* [Required action]: Search the listing below, and show each line that includes the word "instances".

* [Provided records]:

`config.mk`:
```
export PLATFORM = sky130hd
export DESIGN_NAME = packet_bitfield_read_write_top
export DESIGN_NICKNAME = d
export VERILOG_FILES = /design/src/hdl/pbrw_pkg.sv /design/src/hdl/pbrw_ram.sv /design/src/hdl/pbrw_core.sv /design/src/hdl/packet_bitfield_read_write_top.sv
export SDC_FILE = /design/constraint.sdc
export NUM_CORES = 2
export LEC_CHECK = 0
export BUFFER_PORTS_ARGS = -buffer_cell sky130_fd_sc_hd__buf_4
export CORE_MARGIN = 4
export CORE_UTILIZATION = 35
export DETAILED_ROUTE_END_ITERATION = 10
export MAX_ROUTING_LAYER = met4
export PLACE_DENSITY = 0.6
export SLEW_MARGIN = 20
export SYNTH_ARGS = -nofsm -noshare
export SYNTH_HDL_FRONTEND = slang
export SYNTH_SLANG_ARGS = --single-unit
```
`constraint.sdc`:
```
create_clock -name clk -period 15.67 [get_ports clk]
set_input_delay 3.9175 -clock clk [delete_from_list [all_inputs] [get_ports clk]]
set_output_delay 3.9175 -clock clk [all_outputs]
set_load 0.03 [all_outputs]
```
`src/hdl/pbrw_pkg.sv`:
```
// Package for the packet bit-field reader and writer.
// Holds the shared types, codes and a helper function; it depends on nothing.
`timescale 1ns / 1ps
`default_nettype none

package pbrw_pkg;

  localparam int BUFFER_BYTES_DEF   = 256;
  localparam int MAX_FIELD_BITS_DEF = 32;
  localparam int FIELD_W            = 32;
  localparam int SPAN_W             = 40;
  localparam int CHK_W              = 16;
  localparam int PKT_BYTES_W        = 9;

  typedef enum logic [1:0] {
    KIND_LOAD  = 2'd0,
    KIND_READ  = 2'd1,
    KIND_WRITE = 2'd2
  } kind_t;

  typedef enum logic {
    REG_PACKET_BYTES = 1'b0,
    REG_BIT_ORDER    = 1'b1
  } reg_index_t;

  typedef enum logic [2:0] {
    ST_CLEAR,
    ST_IDLE,
    ST_CHECK,
    ST_XFER,
    ST_FINAL,
    ST_DONE
  } seq_state_t;

  typedef struct packed {
    logic [PKT_BYTES_W-1:0] packet_bytes;
    logic                   bit_order;
  } cfg_t;

  typedef struct packed {
    logic [1:0]         kind;
    logic [7:0]         byte_index;
    logic [7:0]         byte_value;
    logic [10:0]        bit_offset;
    logic [5:0]         bit_length;
    logic               is_signed;
    logic [FIELD_W-1:0] field_value;
  } item_t;

  typedef struct packed {
    logic               valid;
    logic [FIELD_W-1:0] field_out;
    logic               in_range;
  } result_t;

  function automatic logic [FIELD_W-1:0] field_mask(input logic [5:0] len);
    logic [FIELD_W:0] wide;
    wide = (33'd1 << len) - 33'd1;
    return wide[FIELD_W-1:0];
  endfunction

endpackage

`default_nettype wire

```
`src/hdl/pbrw_ram.sv`:
```
// Generic single-write, single-read synchronous RAM with a registered read.
// Standalone; used for the packet byte buffer.
`timescale 1ns / 1ps
`default_nettype none

module pbrw_ram #(
  parameter int WIDTH = 8,
  parameter int DEPTH = 256
) (
  input  wire                      clk,
  input  wire                      we,
  input  wire  [$clog2(DEPTH)-1:0] waddr,
  input  wire  [WIDTH-1:0]         wdata,
  input  wire  [$clog2(DEPTH)-1:0] raddr,
  output logic [WIDTH-1:0]         rdata
);

  logic [WIDTH-1:0] mem [DEPTH];

  always_ff @(posedge clk) begin
    if (we) begin
      mem[waddr] <= wdata;
    end
    rdata <= mem[raddr];
  end

endmodule

`default_nettype wire

```
`src/hdl/pbrw_core.sv`:
```
// Sequencer that clears the byte buffer and walks the bytes of a field, reading
// one byte a cycle, merging it back for a write. Uses pbrw_pkg and pbrw_ram.
`timescale 1ns / 1ps
`default_nettype none

module pbrw_core #(
  parameter int BUFFER_BYTES   = pbrw_pkg::BUFFER_BYTES_DEF,
  parameter int MAX_FIELD_BITS = pbrw_pkg::MAX_FIELD_BITS_DEF
) (
  input  wire                    clk,
  input  wire                    rst,
  input  wire  pbrw_pkg::cfg_t   cfg,
  input  wire                    in_valid,
  output logic                   in_ready,
  input  wire  pbrw_pkg::item_t  item,
  output pbrw_pkg::result_t      res,
  input  wire                    res_ready
);

  import pbrw_pkg::*;

  localparam int AW = $clog2(BUFFER_BYTES);

  seq_state_t state, state_next;

  logic [AW-1:0]      clr_addr;
  item_t              item_r;
  logic [AW-1:0]      rd_addr;
  logic [2:0]         cnt;
  logic [2:0]         nbytes;
  logic [5:0]         shamt;
  logic [SPAN_W-1:0]  acc;
  logic [SPAN_W-1:0]  wmask;
  logic [SPAN_W-1:0]  wbits;
  logic [FIELD_W-1:0] mask_r;
  logic [FIELD_W-1:0] res_field;
  logic               res_ok;

  logic               ram_we;
  logic [AW-1:0]      ram_waddr;
  logic [7:0]         ram_wdata;
  logic [AW-1:0]      ram_raddr;
  logic [7:0]         ram_rdata;

  logic [CHK_W-1:0]   limit;
  logic [CHK_W-1:0]   span_end;
  logic               field_ok;
  logic               load_ok;
  logic [6:0]         fend;
  logic [2:0]         n_calc;
  logic [6:0]         sh_msb;
  logic [6:0]         sh_lsb;
  logic [FIELD_W-1:0] mask_calc;
  logic [SPAN_W-1:0]  wbits_calc;
  logic [SPAN_W-1:0]  wmask_calc;
  logic [6:0]         place;
  logic [7:0]         merged;
  logic [SPAN_W-1:0]  shifted;
  logic [FIELD_W-1:0] extracted;

  pbrw_ram #(
    .WIDTH(8),
    .DEPTH(BUFFER_BYTES)
  ) u_ram (
    .clk  (clk),
    .we   (ram_we),
    .waddr(ram_waddr),
    .wdata(ram_wdata),
    .raddr(ram_raddr),
    .rdata(ram_rdata)
  );

  always_comb begin
    limit = ({{(CHK_W-PKT_BYTES_W){1'b0}}, cfg.packet_bytes} < CHK_W'(BUFFER_BYTES)) ?
            {{(CHK_W-PKT_BYTES_W){1'b0}}, cfg.packet_bytes} : CHK_W'(BUFFER_BYTES);
    span_end = CHK_W'(item_r.bit_offset) + CHK_W'(item_r.bit_length);
    field_ok = (item_r.bit_length != 6'd0) &&
               (CHK_W'(item_r.bit_length) <= CHK_W'(MAX_FIELD_BITS)) &&
               (span_end <= (limit << 3));
    load_ok = CHK_W'(item_r.byte_index) < CHK_W'(BUFFER_BYTES);
    fend = 7'(item_r.bit_offset[2:0]) + 7'(item_r.bit_length);
    n_calc = 3'((fend + 7'd7) >> 3);
    sh_msb = {1'b0, n_calc, 3'b000} - fend;
    sh_lsb = 7'(SPAN_W) - {1'b0, n_calc, 3'b000} + 7'(item_r.bit_offset[2:0]);
    place = 7'(SPAN_W) - fend;
    mask_calc = field_mask(item_r.bit_length);
    wbits_calc = SPAN_W'(item_r.field_value & mask_calc) << place;
    wmask_calc = SPAN_W'(mask_calc) << place;
    merged = (ram_rdata & ~wmask[SPAN_W-1 -: 8]) | wbits[SPAN_W-1 -: 8];
    shifted = acc >> shamt;
    extracted = shifted[FIELD_W-1:0] & mask_r;
    if (item_r.is_signed && ((extracted & ~(mask_r >> 1)) != '0)) begin
      extracted = extracted | ~mask_r;
    end
  end

  always_comb begin
    state_next = state;
    in_ready   = 1'b0;
    ram_we     = 1'b0;
    ram_waddr  = rd_addr;
    ram_wdata  = merged;
    ram_raddr  = rd_addr + AW'(1);
    res.valid     = 1'b0;
    res.field_out = res_field;
    res.in_range  = res_ok;
    case (state)
      ST_CLEAR: begin
        ram_we    = 1'b1;
        ram_waddr = clr_addr;
        ram_wdata = 8'd0;
        if (clr_addr == AW'(BUFFER_BYTES - 1)) begin
          state_next = ST_IDLE;
        end
      end
      ST_IDLE: begin
        in_ready = 1'b1;
        if (in_valid) begin
          state_next = ST_CHECK;
        end
      end
      ST_CHECK: begin
        ram_raddr = AW'(item_r.bit_offset >> 3);
        if (item_r.kind == KIND_LOAD) begin
          ram_we     = load_ok;
          ram_waddr  = AW'(item_r.byte_index);
          ram_wdata  = item_r.byte_value;
          state_next = ST_DONE;
        end else if ((item_r.kind == KIND_READ || item_r.kind == KIND_WRITE) && field_ok) begin
          state_next = ST_XFER;
        end else begin
          state_next = ST_DONE;
        end
      end
      ST_XFER: begin
        ram_we = (item_r.kind == KIND_WRITE);
        if (cnt + 3'd1 == nbytes) begin
          state_next = ST_FINAL;
        end
      end
      ST_FINAL: begin
        state_next = ST_DONE;
      end
      ST_DONE: begin
        res.valid = 1'b1;
        if (res_ready) begin
          state_next = ST_IDLE;
        end
      end
      default: begin
        state_next = ST_IDLE;
      end
    endcase
  end

  always_ff @(posedge clk) begin
    if (rst) begin
      state    <= ST_CLEAR;
      clr_addr <= '0;
    end else begin
      state <= state_next;
      if (state == ST_CLEAR) begin
        clr_addr <= clr_addr + AW'(1);
      end
    end
  end

  always_ff @(posedge clk) begin
    case (state)
      ST_IDLE: begin
        if (in_valid) begin
          item_r <= item;
        end
      end
      ST_CHECK: begin
        rd_addr   <= ram_raddr;
        cnt       <= 3'd0;
        nbytes    <= n_calc;
        shamt     <= cfg.bit_order ? sh_lsb[5:0] : sh_msb[5:0];
        mask_r    <= mask_calc;
        wmask     <= wmask_calc;
        wbits     <= wbits_calc;
        res_field <= '0;
        res_ok    <= (item_r.kind == KIND_LOAD) ? load_ok :
                     ((item_r.kind == KIND_READ || item_r.kind == KIND_WRITE) && field_ok);
      end
      ST_XFER: begin
        acc   <= cfg.bit_order ? {ram_rdata, acc[SPAN_W-1:8]} : {acc[SPAN_W-9:0], ram_rdata};
        wmask <= wmask << 8;
        wbits <= wbits << 8;
        cnt   <= cnt + 3'd1;
        rd_addr <= ram_raddr;
      end
      ST_FINAL: begin
        res_field <= (item_r.kind == KIND_READ) ? extracted : '0;
      end
      default: begin
      end
    endcase
  end

endmodule

`default_nettype wire

```
`src/hdl/packet_bitfield_read_write_top.sv`:
```
// Packet bit-field reader and writer: top level with register file and output stage.
// Depends on pbrw_pkg and pbrw_core.
//
// Input beats arrive on the s_ stream. s_tuser carries the kind: load one byte,
// read a field or write a field. Each input beat yields exactly one output beat
// on the m_ stream with the extracted field in m_tdata and the in-range flag in
// m_tuser. Fields of 1 to 32 bits at any bit offset are handled one buffer byte
// per cycle through a single byte memory.
// Each item passes a check state; a byte load, a refused field or an unknown kind
// then goes to the done state, while a field spanning n buffer bytes (n is 1 to 5)
// first passes the transfer state, one byte a step, and a final state. Its output
// beat is registered from the done state.
// Results are held in an output register, so a finished beat waits there while
// the next item is taken; the core stalls only when that register is still full.
// The registers packet_bytes and bit_order are written through cfg_we, cfg_index and
// cfg_wdata; the user must do so only while idle, which the block does not enforce.
// A synchronous reset zeroes both registers and then sweeps the buffer to zero,
// one byte a cycle over all BUFFER_BYTES bytes, with s_tready low during the sweep.
`timescale 1ns / 1ps
`default_nettype none

module packet_bitfield_read_write_top #(
  parameter int BUFFER_BYTES   = pbrw_pkg::BUFFER_BYTES_DEF,
  parameter int MAX_FIELD_BITS = pbrw_pkg::MAX_FIELD_BITS_DEF
) (
  input  wire         clk,
  input  wire         rst,
  input  wire         s_tvalid,
  output logic        s_tready,
  // byte_index, byte_value, bit_offset, bit_length, is_signed, field_value, zero fill
  input  wire  [71:0] s_tdata,
  // kind
  input  wire  [1:0]  s_tuser,
  output logic        m_tvalid,
  input  wire         m_tready,
  // field_out
  output logic [31:0] m_tdata,
  // in_range
  output logic        m_tuser,
  input  wire         cfg_we,
  input  wire         cfg_index,
  input  wire  [8:0]  cfg_wdata
);

  import pbrw_pkg::*;

  cfg_t    cfg;
  item_t   item;
  result_t res;
  logic    res_take;

  always_ff @(posedge clk) begin
    if (rst) begin
      cfg <= '0;
    end else if (cfg_we) begin
      case (cfg_index)
        REG_PACKET_BYTES: cfg.packet_bytes <= cfg_wdata;
        REG_BIT_ORDER:    cfg.bit_order    <= cfg_wdata[0];
        default: begin
        end
      endcase
    end
  end

  always_comb begin
    item.kind        = s_tuser;
    item.byte_index  = s_tdata[7:0];
    item.byte_value  = s_tdata[15:8];
    item.bit_offset  = s_tdata[26:16];
    item.bit_length  = s_tdata[32:27];
    item.is_signed   = s_tdata[33];
    item.field_value = s_tdata[65:34];
  end

  pbrw_core #(
    .BUFFER_BYTES  (BUFFER_BYTES),
    .MAX_FIELD_BITS(MAX_FIELD_BITS)
  ) u_core (
    .clk      (clk),
    .rst      (rst),
    .cfg      (cfg),
    .in_valid (s_tvalid),
    .in_ready (s_tready),
    .item     (item),
    .res      (res),
    .res_ready(res_take)
  );

  assign res_take = !m_tvalid || m_tready;

  always_ff @(posedge clk) begin
    if (rst) begin
      m_tvalid <= 1'b0;
    end else if (res_take) begin
      m_tvalid <= res.valid;
    end
  end

  always_ff @(posedge clk) begin
    if (res_take && res.valid) begin
      m_tdata <= res.field_out;
      m_tuser <= res.in_range;
    end
  end

`ifndef SYNTH
  a_result_held: assert property (@(posedge clk) disable iff (rst)
    res.valid && m_tvalid && !m_tready |=> res.valid)
    else $error("finished result dropped while output stage full");

  a_sweep_after_reset: assert property (@(posedge clk)
    rst |=> !s_tready)
    else $error("input taken during buffer clearing sweep");

  a_refused_is_zero: assert property (@(posedge clk) disable iff (rst)
    m_tvalid && !m_tuser |-> m_tdata == 32'd0)
    else $error("refused beat carries nonzero field");
`endif

endmodule

`default_nettype wire

```
==> impl_results.md <==
* Number of global-route vias before repair at 62620
* Period utilisation layout at between 40% and 50%
* Top FF cell, synth: edfxtp_1
* Level count of the clock H-tree at 4
* Final weighted congestion of routability-driven global placement at 0.9344
* Resize count post-CTS at 0
* Minimum clock period at between 6000 and 7000 ps
* Data arrival at the endpoint of the critical path at ~7200 ps
* GRT Max-Usage Layer: met2
* Die Width at between 500 and 600 µm
* EDFF count, synth at about 2400
* Count of hold-fix buffers inserted at cts at 0
* WL per Instance at 28.73 µm
* Die area at about 300000 µm²
* Series of cell instances along the critical path: or3b_1 -> a21o_4 -> inv_8 -> buf_12 -> buf_4 -> buf_4 -> mux4_2 -> o21ai_0 -> a32oi_1 -> and4_1 -> o2bb2ai_1 -> or3_1
* Via density at between 5 and 6
* Power density of the placed cells at between 100 and 150 nW/µm²
* Fraction of final layout cells sized beyond drive strength 1 at 13.94%
* Tightest slew margin relative to the limit at ~15%
* Yosys warns at 0
* Sw power at approximately 2500 µW
* Result of the run: finished clean
* Highest Clock Rate at 154.4 MHz
* Cell type with the highest occurrence count on the critical path: buf_4
* Total iterations of the first detailed-routing run at 7
* Worst path required time at ~16000 ps
* Root cell of the clock tree: clkbuf_16
* Clock Path Buffers at 4
* Number of clock buffers inserted by TritonCTS at approximately 230
* Combinational cell fraction of total power at less than 1%
* IO Port Bufs at between 100 and 150
* CTS sink count at around 2400
* Switch share at 20.00%
* Remaining DRCs at 0
* Global-route wire length before repair at around 470 mm
* Summed area of non-filler cells in the final layout at between 100000 and 150000 µm²
* Slack of the worst reg-to-reg path at roughly 9200 ps
* Avg Synthesized Cell Area at 14.01 µm²
* Post-place instance area at approximately 110000 µm²
* Worst setup timing slack at the placement stage at 9046 ps
* Met2 global-route usage at around a third
* Boundary pin count at ~120
* Detailed placer's ending HPWL at roughly 200 mm
* Area of the placeable core at between 200000 and 300000 µm²
* Setup repair after global routing missed its margin: no
* Most common cell after layout, fill and taps aside: edfxtp_1
* Tot GR Track Use at between 20% and 30%
* Area added between synthesis and finish at 12.44%
* Worst min-delay path class: flop to flop
* Largest incremental delay on the critical path at between 600 and 700 ps
* Worst min-delay path startpoint: u_core.res_field[20]$_SDFFCE_PN0P_
* Critical Path Start Type: flop
* Final-report hold violation count at 0
* IR drop worst, VDD at 102.7 µV
* Worst-case hold slack at between 400 and 500 ps
* Cell internal pwr at around 10000 µW
* Leakage power figure at 0.03754 µW
* Distinct cells, synth at 94
* Flops & latches, synth at roughly 2400
* Number of nets with antenna violations after detailed routing at 0
* Pin count of the biggest net entering global routing at 230
* Final Max Tran Viols at 0
* Final layout net count at between 7000 and 8000
* Clock tree from TritonCTS: yes
* Number of antenna violations at the first check in global routing at 12
* Setup total negative slack at 0 ps
* Reg-to-Reg End: u_core.u_ram.rdata[2]$_DFF_P_
* Die height at ~550 µm
* Share of flip-flops with an asynchronous set or reset after synthesis at 0%
* Buffers inserted by post-CTS timing repair at 0
* Post-synth net total at 7424
* Starting utilization of the core area at 35.19%
* GR met3 Demand/Resource at 4.486%
* Row cnt at 198
* Number of cells on the worst reg-to-reg path at 12
* Cells on Worst Hold Path at 0
* Via count at approximately 67000
* Setup Viol. Count Final at 0
* Clk network pwr share at 43.8%
* Element type at the critical path end: flop
* Highest fanout seen on the critical path at 88
* Post-CTS clock slew at the launch and capture registers of the worst setup and hold paths at approximately 60 ps
* Transition time of the tightest slew-check pin at roughly 1200 ps
* Commonest cells after routing, fill and taps aside: edfxtp_1 (2354), nand2_1 (1348), nand3_1 (497), nor2_1 (437), buf_4 (272)
* Drt initial violations at 9301
* Number of max-capacitance violations reported at 0
* Routing usage on met1 at between 20% and 30%
* Number of cells produced by synthesis at 7310
* Post-synthesis cell area at 102400 µm²
* Category of the most critical setup path: flop to flop
* Global route total overflow at 0
* Reg-to-Reg Start: u_core.state[0]$_SDFFE_PP0P_
* Highest-delay cell along the critical path: or3b_1
* Post-Route WL at between 300 and 400 mm
* Terminating pin of the worst hold path: m_tdata[20]$_DFFE_PP_
* Sequential cell area fraction in the yosys report at 69.59%
* Share of power burned in registers at a little under three fifths
* Final setup skew at between 100 and 150 ps
* Final worst setup slack at just over 9000 ps
* Insertion delay to the later sink of the worst-skew pair at about 930 ps
==> worst max-delay path by stage <==
stage,start,depth (start not counted),end
finish,u_core.state[0]$_SDFFE_PP0P_,12,u_core.u_ram.rdata[2]$_DFF_P_
global route,u_core.state[0]$_SDFFE_PP0P_,11,u_core.u_ram.rdata[6]$_DFF_P_
CTS,u_core.state[0]$_SDFFE_PP0P_,12,u_core.u_ram.rdata[2]$_DFF_P_
detailed placement,u_core.state[0]$_SDFFE_PP0P_,11,u_core.u_ram.rdata[6]$_DFF_P_
global placement,u_core.state[0]$_SDFFE_PP0P_,11,u_core.u_ram.rdata[6]$_DFF_P_
floorplan,u_core.state[2]$_SDFFE_PP0P_,9,u_core.u_ram.mem[0][5]$_DFFE_PP_
==> metal layers <==
metal	vias up	share of wire (%)
met5	-	0
met4	0	3.8
met3	615	10
met2	3808	46
met1	34170	40
li1	28280	-
==> power groups by stage <==
stage,combinational [µW],clock (µW),sequential [µW]
2_1_floorplan,25.8,0,7050
3_3_place_gp,75.2,0,7050
3_5_place_dp,75.2,0,7050
4_1_cts,76.3,5510,6910
5_1_grt,79.7,5780,6910
6_report,78.7,5450,6910
==> registers in the layout (all words and copies together) (netlist names) <==
| name | cells |
|---|---|
| u_core.clr_addr | 8 |
| u_core.item_r | 68 |
| u_core.acc | 40 |
| u_core.nbytes | 3 |
| u_core.res_ok | 1 |
| u_core.wbits | 40 |
| u_core.state | 3 |
| u_core.shamt | 6 |
| cfg | 10 |
| u_core.rd_addr | 8 |
| u_core.mask_r | 32 |
| u_core.u_ram.rdata | 8 |
| m_tuser | 1 |
| m_tvalid | 1 |
| u_core.res_field | 32 |
| u_core.u_ram.mem | 2048 |
| m_tdata | 32 |
| u_core.wmask | 40 |
| u_core.cnt | 3 |
==> cell usage after synthesis (all sizes together), types with 22 or more instances <==
cell type / n / area share [%]
nor2: 455 / 1.7
ha: 24 / 0.29
o22ai: 55 / 0.34
nand4: 98 / 0.60
nor4: 22 / 0.13
a22oi: 52 / 0.38
o211ai: 54 / 0.41
a211oi: 27 / 0.20
nor2b: 29 / 0.18
nand2b: 29 / 0.18
and2: 28 / 0.17
a31oi: 135 / 0.82
xnor2: 25 / 0.21
nand2: 1349 / 4.9
mux2i: 219 / 2.2
nor3: 58 / 0.29
mux2: 69 / 0.76
mux4: 265 / 5.8
and3: 55 / 0.34
a21o: 25 / 0.18
dfxtp: 30 / 0.59
inv: 50 / 0.18
a32oi: 83 / 0.71
edfxtp: 2354 / 69
o21ai: 149 / 0.76
nand3: 497 / 2.4
clkbuf: 290 / 1.1
buf: 203 / 0.98
a21oi: 175 / 0.85
o31ai: 28 / 0.21
a221oi: 32 / 0.27
o2111ai: 27 / 0.23
==> kinds of logic (layout without fill, tap and decap cells) <==
family	Yosys count	after routing	synth area share, %
compound gates	1044	1044	7.147
xor+xnor	40	40	0.3420
fa+ha+maj	25	25	0.3127
buf+inv	550	760	2.249
flops	2384	2384	69.59
mux	553	553	8.740
other cells	0	17	0
simple gates	2714	2714	11.62
==> area by class of cell <==
class	instances	area [µm²]
Fill cell	26800	175900
Sequential cell	2384	71290
Multi-Input combinational cell	4376	29220
Clock buffer	290	6225
Tap cell	3900	4880
Timing Repair Buffer	284	2281
Clock inverter	129	1007
Inverter	57	240.2
Antenna cell	17	42.54
==> critical path, delay by kind of cell, from the launching register on <==
kind / cells / cell delay (ps)
flip-flops: 1 / 510
multiplexers: 1 / 600
AO/OA/AOI/OAI: 4 / 1300
AND/OR/NAND/NOR: 3 / 1610
buffers and inverters: 4 / 2220
==> metrics by stage <==
step,utilization (%),instances,total power (µW)
after global placement,37.05,11000,7123
final,39.57,11440,12440
after floorplan,-,7310,7073
after global routing,39.57,11430,12770
after detailed placement,37.05,11000,7123
after CTS,39.54,11420,12500
Note: power is estimated with default switching activity, not from simulation.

* [Solution below]:
* Series of cell instances along the critical path: or3b_1 -> a21o_4 -> inv_8 -> buf_12 -> buf_4 -> buf_4 -> mux4_2 -> o21ai_0 -> a32oi_1 -> and4_1 -> o2bb2ai_1 -> or3_1
==> cell usage after synthesis (all sizes together), types with 22 or more instances <==
class	instances	area [µm²]
step,utilization (%),instances,total power (µW)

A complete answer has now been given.